GIVEN DATA
+ + + + +

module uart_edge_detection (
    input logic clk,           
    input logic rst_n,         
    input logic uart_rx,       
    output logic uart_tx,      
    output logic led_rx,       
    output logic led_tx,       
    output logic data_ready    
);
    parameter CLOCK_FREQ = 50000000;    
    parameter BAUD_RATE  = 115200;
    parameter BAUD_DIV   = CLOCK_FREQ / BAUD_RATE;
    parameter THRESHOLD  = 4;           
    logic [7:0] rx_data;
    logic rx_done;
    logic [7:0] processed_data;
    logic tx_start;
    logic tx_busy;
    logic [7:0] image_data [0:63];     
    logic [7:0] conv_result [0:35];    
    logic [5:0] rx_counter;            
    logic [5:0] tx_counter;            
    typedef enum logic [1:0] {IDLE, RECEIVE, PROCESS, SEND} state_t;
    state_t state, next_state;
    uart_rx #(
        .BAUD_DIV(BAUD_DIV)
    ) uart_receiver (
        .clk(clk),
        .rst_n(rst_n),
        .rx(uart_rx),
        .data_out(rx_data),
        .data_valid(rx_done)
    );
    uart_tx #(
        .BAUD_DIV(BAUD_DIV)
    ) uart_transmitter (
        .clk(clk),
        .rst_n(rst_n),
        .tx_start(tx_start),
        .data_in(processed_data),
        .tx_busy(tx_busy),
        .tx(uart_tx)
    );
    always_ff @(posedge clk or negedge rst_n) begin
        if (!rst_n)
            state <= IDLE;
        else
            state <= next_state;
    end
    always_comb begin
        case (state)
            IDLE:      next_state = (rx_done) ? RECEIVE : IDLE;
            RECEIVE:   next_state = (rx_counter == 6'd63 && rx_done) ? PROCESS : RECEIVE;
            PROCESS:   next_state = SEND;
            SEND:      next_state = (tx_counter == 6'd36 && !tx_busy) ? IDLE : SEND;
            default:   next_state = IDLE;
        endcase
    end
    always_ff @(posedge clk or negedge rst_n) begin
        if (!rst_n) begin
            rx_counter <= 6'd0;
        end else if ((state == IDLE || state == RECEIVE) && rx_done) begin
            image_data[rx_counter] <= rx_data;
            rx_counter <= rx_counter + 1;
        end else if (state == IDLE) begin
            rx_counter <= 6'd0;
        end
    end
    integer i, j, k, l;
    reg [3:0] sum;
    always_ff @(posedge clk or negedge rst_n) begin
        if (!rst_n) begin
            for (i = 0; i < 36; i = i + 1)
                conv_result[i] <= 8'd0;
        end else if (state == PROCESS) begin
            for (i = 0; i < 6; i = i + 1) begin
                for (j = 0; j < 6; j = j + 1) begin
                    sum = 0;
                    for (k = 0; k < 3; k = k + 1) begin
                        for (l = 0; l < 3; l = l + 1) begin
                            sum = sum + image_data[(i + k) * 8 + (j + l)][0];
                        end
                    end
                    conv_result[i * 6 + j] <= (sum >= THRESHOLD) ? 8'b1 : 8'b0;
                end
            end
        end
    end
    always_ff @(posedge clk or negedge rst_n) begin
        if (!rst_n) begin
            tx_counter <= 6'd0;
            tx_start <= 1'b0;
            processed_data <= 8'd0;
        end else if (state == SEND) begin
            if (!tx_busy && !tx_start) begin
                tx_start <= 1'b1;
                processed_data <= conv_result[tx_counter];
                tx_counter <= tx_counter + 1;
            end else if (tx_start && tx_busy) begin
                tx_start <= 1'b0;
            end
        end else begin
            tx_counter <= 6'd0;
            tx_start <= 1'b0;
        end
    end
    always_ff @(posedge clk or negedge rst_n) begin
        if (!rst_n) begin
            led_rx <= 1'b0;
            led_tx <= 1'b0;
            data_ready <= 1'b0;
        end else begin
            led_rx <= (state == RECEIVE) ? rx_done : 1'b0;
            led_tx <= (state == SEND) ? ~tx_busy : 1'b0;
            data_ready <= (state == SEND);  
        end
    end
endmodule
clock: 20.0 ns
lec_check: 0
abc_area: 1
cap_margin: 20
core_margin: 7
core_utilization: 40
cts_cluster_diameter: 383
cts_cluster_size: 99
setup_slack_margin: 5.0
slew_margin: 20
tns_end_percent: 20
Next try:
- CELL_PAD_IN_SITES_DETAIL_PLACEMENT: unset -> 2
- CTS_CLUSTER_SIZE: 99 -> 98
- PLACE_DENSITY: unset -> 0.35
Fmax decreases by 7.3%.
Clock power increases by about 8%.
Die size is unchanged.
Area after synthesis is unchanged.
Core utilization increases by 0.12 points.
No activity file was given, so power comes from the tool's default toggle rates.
== run 1 ==
==> flow/design.v (excerpt) <==
module cordic_pipelined(clk, z0, xn, yn);
  parameter z_width = 12; 
  parameter iter_width = 17;   
  input clk;
  input signed [z_width:0] z0;
  output reg signed [iter_width:0] xn, yn;
  parameter N = 10;  
  reg [(N-1):0] d;
  wire signed [iter_width:0] x [N:0];
  wire signed [iter_width:0] y [N:0];
  wire signed [z_width:0] z [N:0];
  reg signed [z_width:0] z_start;
  assign x[0] = 'b01_0011_0110_1110_1001;   
  assign y[0] = 0;
  assign z[0] = z_start;
  reg [(N-1):0] flip;
  wire flip_in;
  assign flip_in = ((z0[z_width]==1) && (z0 < 'h1A60)) || 
   	((z0[z_width]==0) && (z0 > 'h05A0));    
  always @ (posedge clk)
    flip <= {flip[(N-2):0], flip_in};
  always @ (flip, x[N], y[N]) begin
    if (flip[N-1]) begin    
  	xn = ~( x[N]-1 );  
	yn = ~( y[N]-1 );  
    end
    else begin		 
	xn = x[N];	 
	yn = y[N];	 
    end
  end
  always @ (z0) begin
    if (((z0[z_width]==1) && (z0 < 'h1A60)) || 
   	((z0[z_width]==0) && (z0 > 'h05A0))) begin    
	if (z0[z_width] == 1) begin 			 
	    z_start = z0 + 'hB40; 	   
	end
	else begin
	    z_start = z0 - 'hB40;	   
	end
    end
    else begin
	z_start = z0; 
    end
  end
  wire signed [z_width:0] arctan [(N-1):0];
  assign arctan[0] = 'b0_0010_1101_0000;  
  assign arctan[1] = 'b0_0001_1010_1001;  
  assign arctan[2] = 'b0_0000_1110_0000;  
  assign arctan[3] = 'b0_0000_0111_0010;  
  assign arctan[4] = 'b0_0000_0011_1001;  
  assign arctan[5] = 'b0_0000_0001_1100;  
  ...
==> flow/config.mk <==
export PLATFORM = sky130hd
export DESIGN_NAME = cordic_pipelined
export DESIGN_NICKNAME = cordic_pipelined
export VERILOG_FILES = /design/flow/design.v
export SDC_FILE = /design/flow/constraint.sdc
export NUM_CORES = 4
export LEC_CHECK = 0
export ABC_AREA = 1
export CAP_MARGIN = 5
export CELL_PAD_IN_SITES_DETAIL_PLACEMENT = 2
export CORE_ASPECT_RATIO = 1.23
export CORE_MARGIN = 2
export CORE_UTILIZATION = 52
export CTS_CLUSTER_DIAMETER = 208
export GPL_TIMING_DRIVEN = 1
export HOLD_SLACK_MARGIN = 0.21
export PLACE_DENSITY = 0.36
export SETUP_SLACK_MARGIN = 0.81
export SLEW_MARGIN = 15
==> flow/constraint.sdc <==
create_clock -name core_clock -period 6.32 [get_ports {clk}]
set_input_delay 1.2640 -clock core_clock [delete_from_list [all_inputs] [get_ports {clk}]]
set_output_delay 1.2640 -clock core_clock [all_outputs]
set_load 0.01 [all_outputs]
run.sh (not shown) runs the stock make flow with config.mk's settings and CLKGATE_MAP_FILE=.
No final results exist for run 1, since it was stopped by error DPL-0033 during 3_5_place_dp.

+ + + + +

WORK TO COMPLETE
Looking at the listing above, tally the lines containing "IDLE" and give only that tally.

ANSWER TO THIS PROBLEM
7